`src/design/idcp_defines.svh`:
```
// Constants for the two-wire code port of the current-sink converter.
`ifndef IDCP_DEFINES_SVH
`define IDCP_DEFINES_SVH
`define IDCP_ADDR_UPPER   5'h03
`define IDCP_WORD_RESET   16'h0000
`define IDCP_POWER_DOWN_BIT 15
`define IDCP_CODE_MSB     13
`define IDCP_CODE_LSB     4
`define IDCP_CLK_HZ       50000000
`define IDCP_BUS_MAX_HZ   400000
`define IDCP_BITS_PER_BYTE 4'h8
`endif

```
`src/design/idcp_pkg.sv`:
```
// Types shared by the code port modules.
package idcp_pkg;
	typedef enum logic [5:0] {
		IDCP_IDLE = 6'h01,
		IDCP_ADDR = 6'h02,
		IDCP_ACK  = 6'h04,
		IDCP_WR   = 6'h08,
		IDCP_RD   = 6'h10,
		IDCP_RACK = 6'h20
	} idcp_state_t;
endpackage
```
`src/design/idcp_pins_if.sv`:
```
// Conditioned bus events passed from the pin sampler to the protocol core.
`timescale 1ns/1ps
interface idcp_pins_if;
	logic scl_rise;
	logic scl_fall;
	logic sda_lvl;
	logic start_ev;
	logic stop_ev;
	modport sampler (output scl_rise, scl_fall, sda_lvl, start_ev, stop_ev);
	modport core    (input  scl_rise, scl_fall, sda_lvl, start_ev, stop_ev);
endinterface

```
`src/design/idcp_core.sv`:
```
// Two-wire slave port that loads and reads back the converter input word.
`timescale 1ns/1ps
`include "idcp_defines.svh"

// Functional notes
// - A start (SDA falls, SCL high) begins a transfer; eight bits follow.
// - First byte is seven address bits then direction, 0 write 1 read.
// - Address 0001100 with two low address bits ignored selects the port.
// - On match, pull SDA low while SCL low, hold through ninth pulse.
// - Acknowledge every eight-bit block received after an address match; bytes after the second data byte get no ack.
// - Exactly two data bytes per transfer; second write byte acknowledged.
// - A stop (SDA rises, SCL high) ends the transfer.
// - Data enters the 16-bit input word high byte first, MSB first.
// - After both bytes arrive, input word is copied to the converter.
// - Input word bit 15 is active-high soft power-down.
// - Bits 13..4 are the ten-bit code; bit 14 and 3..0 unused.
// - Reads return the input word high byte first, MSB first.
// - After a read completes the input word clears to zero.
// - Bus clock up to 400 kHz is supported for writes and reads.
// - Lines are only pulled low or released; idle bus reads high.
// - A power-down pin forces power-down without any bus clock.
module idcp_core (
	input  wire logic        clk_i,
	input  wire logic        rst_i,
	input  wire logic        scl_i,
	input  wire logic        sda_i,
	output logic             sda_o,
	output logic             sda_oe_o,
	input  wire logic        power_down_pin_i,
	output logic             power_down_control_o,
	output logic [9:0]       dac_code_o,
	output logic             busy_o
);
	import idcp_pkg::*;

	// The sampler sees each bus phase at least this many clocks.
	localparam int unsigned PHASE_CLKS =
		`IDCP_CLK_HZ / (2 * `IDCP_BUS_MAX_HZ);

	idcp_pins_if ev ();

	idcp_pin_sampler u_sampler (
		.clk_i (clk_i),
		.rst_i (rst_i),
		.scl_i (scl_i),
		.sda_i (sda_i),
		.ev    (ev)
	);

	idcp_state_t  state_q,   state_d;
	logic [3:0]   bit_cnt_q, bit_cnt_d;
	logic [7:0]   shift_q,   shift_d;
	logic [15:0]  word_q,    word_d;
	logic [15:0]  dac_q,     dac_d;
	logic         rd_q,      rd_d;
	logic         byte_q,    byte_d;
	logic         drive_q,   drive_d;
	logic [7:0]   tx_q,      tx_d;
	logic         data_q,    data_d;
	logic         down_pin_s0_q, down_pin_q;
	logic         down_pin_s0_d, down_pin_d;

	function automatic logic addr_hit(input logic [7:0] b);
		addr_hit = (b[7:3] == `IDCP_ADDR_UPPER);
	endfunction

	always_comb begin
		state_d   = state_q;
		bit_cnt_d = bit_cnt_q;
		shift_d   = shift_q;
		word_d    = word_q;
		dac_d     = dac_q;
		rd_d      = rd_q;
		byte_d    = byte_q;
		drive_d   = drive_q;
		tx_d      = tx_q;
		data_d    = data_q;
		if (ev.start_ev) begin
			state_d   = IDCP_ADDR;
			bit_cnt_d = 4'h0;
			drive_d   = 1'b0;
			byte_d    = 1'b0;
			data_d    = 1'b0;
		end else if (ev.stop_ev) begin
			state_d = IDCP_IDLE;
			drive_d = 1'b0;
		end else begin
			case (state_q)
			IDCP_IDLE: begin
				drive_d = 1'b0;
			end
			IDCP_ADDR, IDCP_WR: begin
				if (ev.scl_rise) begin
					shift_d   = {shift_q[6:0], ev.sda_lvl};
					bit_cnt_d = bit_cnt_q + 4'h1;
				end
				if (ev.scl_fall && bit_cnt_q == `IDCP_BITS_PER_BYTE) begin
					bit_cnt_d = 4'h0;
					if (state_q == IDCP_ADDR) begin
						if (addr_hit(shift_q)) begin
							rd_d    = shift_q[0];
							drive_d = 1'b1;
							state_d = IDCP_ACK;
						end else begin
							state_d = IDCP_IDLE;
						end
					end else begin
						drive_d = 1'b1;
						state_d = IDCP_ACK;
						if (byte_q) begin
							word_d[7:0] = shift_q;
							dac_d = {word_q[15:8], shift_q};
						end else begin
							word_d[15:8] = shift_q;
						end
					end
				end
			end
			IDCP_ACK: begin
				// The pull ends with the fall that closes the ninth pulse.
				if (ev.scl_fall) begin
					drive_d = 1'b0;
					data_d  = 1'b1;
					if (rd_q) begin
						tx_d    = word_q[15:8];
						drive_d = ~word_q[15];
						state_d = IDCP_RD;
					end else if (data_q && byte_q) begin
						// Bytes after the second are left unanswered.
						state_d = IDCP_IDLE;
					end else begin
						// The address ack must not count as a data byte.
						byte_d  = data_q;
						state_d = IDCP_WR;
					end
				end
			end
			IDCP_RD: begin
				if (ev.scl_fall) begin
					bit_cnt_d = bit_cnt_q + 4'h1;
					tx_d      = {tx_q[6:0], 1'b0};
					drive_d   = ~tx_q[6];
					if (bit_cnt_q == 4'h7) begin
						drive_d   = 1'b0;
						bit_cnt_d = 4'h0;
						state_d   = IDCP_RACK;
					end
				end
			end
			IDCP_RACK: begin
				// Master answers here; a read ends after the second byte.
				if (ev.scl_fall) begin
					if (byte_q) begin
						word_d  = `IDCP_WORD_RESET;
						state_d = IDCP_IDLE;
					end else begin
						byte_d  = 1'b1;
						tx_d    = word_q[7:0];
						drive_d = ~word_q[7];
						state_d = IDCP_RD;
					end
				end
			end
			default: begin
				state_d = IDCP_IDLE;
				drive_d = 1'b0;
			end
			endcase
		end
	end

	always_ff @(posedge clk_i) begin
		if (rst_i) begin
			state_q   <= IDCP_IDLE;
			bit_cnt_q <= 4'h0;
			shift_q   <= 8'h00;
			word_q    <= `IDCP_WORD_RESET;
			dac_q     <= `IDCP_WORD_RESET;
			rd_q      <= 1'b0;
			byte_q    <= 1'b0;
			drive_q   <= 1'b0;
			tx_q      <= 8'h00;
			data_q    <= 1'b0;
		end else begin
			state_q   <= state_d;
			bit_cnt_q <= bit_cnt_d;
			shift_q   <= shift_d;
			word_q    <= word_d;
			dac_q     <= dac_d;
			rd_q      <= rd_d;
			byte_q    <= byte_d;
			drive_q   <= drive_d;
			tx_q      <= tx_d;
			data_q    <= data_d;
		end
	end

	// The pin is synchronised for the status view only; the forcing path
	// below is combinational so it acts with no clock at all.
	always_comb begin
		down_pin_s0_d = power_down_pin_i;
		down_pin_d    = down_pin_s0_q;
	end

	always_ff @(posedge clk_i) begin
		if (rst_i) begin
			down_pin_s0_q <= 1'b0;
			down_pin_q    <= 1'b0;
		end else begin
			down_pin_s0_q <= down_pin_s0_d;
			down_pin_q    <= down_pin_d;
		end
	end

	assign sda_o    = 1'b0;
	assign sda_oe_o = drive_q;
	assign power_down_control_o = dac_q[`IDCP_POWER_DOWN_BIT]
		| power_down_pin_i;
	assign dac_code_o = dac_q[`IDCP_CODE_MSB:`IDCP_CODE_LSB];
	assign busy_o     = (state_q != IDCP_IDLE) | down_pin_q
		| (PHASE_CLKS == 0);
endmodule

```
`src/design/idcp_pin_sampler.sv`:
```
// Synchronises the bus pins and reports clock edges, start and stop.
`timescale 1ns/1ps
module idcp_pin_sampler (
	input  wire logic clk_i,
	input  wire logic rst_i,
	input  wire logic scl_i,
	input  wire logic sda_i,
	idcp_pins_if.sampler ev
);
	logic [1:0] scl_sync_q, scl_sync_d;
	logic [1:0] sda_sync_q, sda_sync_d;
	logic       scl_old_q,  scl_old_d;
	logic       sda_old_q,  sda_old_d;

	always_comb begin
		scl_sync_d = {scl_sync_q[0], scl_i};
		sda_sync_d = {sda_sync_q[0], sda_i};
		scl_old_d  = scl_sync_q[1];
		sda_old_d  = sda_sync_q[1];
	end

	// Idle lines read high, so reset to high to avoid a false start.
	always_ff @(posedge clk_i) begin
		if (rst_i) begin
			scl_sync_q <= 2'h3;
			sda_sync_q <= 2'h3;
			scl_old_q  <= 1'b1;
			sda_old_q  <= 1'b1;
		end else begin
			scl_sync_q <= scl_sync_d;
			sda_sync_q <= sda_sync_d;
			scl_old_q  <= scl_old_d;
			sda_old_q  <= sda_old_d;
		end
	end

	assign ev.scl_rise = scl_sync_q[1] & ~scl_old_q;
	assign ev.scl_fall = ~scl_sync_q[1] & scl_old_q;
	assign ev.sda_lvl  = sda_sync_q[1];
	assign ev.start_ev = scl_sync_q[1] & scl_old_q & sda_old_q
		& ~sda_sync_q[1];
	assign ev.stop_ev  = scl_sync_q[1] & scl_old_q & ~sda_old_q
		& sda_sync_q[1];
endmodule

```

...

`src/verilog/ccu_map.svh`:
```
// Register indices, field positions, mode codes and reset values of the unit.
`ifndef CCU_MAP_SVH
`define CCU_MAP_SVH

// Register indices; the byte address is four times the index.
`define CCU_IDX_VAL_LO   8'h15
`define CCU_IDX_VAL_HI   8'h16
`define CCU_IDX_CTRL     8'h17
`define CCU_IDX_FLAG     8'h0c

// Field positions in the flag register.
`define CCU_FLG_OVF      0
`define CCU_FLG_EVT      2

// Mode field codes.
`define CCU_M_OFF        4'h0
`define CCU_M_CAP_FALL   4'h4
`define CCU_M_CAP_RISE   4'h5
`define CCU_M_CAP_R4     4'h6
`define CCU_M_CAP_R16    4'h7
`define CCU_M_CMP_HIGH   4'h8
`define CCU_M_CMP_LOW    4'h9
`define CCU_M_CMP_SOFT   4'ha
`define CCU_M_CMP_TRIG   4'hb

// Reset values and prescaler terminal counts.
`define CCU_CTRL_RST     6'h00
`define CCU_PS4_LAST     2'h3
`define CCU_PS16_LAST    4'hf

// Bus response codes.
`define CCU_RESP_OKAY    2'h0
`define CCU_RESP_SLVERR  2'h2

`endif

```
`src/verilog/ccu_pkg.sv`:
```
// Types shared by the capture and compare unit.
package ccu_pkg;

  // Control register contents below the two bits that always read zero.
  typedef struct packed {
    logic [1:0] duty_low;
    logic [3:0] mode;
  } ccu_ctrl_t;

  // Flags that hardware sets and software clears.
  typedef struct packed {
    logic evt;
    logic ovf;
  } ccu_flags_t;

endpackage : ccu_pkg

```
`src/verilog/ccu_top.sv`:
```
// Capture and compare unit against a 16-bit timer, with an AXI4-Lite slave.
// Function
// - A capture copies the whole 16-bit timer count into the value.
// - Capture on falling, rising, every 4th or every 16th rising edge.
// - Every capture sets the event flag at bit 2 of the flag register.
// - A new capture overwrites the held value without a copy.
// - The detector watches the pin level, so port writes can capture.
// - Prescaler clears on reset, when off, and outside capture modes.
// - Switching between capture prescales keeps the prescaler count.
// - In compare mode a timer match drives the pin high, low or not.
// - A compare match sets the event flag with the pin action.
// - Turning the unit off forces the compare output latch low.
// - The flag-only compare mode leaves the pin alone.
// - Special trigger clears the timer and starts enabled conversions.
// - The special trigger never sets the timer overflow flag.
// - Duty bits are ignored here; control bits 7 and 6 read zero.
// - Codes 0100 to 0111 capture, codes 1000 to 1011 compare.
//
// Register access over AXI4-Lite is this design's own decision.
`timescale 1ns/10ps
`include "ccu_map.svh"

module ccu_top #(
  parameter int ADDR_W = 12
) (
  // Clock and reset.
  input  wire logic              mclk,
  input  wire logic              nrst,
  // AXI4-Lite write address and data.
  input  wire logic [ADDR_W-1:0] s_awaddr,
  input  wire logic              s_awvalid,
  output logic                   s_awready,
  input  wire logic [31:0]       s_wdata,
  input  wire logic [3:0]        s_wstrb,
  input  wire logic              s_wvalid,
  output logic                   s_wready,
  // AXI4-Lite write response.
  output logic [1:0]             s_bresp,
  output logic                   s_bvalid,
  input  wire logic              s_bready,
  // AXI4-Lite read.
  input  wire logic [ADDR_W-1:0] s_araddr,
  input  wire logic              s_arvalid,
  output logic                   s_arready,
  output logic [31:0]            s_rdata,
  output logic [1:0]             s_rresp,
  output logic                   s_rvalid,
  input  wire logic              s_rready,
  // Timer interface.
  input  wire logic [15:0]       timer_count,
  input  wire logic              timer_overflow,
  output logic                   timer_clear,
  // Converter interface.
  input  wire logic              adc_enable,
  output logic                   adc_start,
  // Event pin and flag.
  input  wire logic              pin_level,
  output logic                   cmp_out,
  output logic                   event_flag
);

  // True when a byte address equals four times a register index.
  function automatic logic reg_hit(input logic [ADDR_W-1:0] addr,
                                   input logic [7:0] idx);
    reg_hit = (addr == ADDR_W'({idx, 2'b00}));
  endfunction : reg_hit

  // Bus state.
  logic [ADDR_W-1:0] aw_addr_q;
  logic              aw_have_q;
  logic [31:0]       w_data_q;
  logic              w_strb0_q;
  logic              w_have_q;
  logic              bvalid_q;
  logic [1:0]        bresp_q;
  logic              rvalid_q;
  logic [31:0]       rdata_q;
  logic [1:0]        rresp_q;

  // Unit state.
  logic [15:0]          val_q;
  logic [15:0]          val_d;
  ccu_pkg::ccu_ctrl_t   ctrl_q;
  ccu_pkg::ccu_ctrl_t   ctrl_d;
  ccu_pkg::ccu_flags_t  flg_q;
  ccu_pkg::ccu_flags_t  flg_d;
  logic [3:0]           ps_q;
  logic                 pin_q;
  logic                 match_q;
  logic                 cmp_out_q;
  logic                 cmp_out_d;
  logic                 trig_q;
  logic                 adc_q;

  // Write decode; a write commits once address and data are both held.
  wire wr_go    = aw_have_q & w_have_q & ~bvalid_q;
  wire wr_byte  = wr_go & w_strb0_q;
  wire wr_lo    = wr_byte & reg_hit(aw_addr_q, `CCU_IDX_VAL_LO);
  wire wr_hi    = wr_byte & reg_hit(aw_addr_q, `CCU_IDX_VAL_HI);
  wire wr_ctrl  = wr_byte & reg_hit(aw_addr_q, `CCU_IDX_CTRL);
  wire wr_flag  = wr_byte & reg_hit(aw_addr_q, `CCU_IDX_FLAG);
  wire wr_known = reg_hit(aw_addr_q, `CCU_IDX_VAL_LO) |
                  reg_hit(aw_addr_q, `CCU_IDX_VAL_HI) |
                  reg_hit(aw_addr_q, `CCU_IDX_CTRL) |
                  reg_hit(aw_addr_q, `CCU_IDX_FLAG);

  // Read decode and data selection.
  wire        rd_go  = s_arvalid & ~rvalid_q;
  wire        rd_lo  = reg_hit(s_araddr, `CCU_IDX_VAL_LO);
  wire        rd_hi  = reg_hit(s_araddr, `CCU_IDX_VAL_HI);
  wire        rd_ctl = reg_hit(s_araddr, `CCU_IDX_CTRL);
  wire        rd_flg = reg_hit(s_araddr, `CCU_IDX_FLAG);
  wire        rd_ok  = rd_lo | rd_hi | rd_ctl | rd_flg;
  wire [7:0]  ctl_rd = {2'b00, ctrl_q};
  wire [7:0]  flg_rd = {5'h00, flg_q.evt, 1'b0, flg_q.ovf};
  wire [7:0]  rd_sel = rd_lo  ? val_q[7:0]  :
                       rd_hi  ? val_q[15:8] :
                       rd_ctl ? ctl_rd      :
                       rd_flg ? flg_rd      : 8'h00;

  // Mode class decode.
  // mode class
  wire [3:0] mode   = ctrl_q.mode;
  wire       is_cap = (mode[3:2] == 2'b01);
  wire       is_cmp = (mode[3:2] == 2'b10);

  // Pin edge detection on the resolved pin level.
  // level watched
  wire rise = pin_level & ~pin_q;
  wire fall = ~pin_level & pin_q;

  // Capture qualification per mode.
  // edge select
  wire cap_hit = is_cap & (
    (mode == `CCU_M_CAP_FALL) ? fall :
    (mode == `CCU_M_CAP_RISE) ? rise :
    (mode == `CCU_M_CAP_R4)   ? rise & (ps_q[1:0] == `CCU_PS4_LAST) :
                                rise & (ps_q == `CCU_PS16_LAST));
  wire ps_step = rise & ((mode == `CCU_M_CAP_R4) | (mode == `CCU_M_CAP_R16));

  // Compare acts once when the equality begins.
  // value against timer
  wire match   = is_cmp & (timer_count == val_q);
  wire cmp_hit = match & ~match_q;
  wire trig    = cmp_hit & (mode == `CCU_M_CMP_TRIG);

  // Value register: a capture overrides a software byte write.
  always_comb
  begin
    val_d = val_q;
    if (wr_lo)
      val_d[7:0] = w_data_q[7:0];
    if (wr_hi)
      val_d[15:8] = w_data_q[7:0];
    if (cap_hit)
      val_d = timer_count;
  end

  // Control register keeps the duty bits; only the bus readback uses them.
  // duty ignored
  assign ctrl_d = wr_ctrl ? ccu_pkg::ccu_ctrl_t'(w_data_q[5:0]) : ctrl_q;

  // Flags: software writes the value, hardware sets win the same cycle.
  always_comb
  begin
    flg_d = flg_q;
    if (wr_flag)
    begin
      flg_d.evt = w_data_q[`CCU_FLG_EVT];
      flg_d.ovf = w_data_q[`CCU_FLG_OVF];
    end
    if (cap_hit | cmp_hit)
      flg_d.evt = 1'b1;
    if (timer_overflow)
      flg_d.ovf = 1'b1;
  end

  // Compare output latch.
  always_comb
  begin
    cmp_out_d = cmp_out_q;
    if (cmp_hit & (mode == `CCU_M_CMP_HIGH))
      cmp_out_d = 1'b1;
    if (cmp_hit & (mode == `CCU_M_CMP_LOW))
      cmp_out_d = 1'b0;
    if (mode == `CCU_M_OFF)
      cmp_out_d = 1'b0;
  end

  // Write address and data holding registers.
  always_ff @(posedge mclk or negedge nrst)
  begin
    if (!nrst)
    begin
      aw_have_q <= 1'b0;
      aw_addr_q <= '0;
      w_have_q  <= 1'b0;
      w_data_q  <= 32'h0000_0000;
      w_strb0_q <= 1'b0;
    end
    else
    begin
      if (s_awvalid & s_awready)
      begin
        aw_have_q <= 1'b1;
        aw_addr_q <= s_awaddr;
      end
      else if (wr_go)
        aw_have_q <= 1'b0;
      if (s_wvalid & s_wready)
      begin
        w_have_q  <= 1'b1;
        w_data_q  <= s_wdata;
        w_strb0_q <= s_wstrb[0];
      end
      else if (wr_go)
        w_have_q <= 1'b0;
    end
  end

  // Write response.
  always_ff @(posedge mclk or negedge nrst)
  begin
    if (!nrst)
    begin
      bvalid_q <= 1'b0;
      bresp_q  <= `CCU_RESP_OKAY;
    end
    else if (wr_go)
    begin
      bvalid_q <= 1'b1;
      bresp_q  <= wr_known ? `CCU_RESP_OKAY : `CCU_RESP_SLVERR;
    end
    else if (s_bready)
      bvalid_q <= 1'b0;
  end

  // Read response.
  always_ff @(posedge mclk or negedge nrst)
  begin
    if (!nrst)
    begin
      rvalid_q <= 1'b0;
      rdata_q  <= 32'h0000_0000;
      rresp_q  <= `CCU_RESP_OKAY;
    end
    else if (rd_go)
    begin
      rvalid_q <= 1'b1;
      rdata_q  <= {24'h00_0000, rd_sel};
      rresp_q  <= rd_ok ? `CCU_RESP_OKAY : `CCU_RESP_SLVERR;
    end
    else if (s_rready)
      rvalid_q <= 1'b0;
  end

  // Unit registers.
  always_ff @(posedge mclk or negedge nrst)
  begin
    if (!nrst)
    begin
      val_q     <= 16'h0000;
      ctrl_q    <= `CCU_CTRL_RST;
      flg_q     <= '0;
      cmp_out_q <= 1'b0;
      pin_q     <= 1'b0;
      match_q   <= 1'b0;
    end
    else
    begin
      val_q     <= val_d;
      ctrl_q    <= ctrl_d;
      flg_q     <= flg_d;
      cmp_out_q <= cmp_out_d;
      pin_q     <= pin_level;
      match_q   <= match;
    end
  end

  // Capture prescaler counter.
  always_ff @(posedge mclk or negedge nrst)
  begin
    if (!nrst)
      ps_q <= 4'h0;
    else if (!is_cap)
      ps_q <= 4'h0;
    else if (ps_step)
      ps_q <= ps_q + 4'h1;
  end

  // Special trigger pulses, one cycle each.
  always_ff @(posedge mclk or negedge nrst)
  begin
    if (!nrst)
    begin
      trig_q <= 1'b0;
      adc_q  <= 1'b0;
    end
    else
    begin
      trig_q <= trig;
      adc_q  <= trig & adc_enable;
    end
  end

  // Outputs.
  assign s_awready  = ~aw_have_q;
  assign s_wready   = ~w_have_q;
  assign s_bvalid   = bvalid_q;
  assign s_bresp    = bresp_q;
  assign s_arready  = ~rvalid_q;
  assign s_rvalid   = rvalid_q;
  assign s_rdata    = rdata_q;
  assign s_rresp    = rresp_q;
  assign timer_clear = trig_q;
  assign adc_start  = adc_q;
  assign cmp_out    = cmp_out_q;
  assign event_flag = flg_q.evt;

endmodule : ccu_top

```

## WORK ORDER
Where does the string "software" occur in the data above? Copy every line that holds it.

## FINISHED EXERCISE
  // Flags that hardware sets and software clears.
  // Value register: a capture overrides a software byte write.
  // Flags: software writes the value, hardware sets win the same cycle.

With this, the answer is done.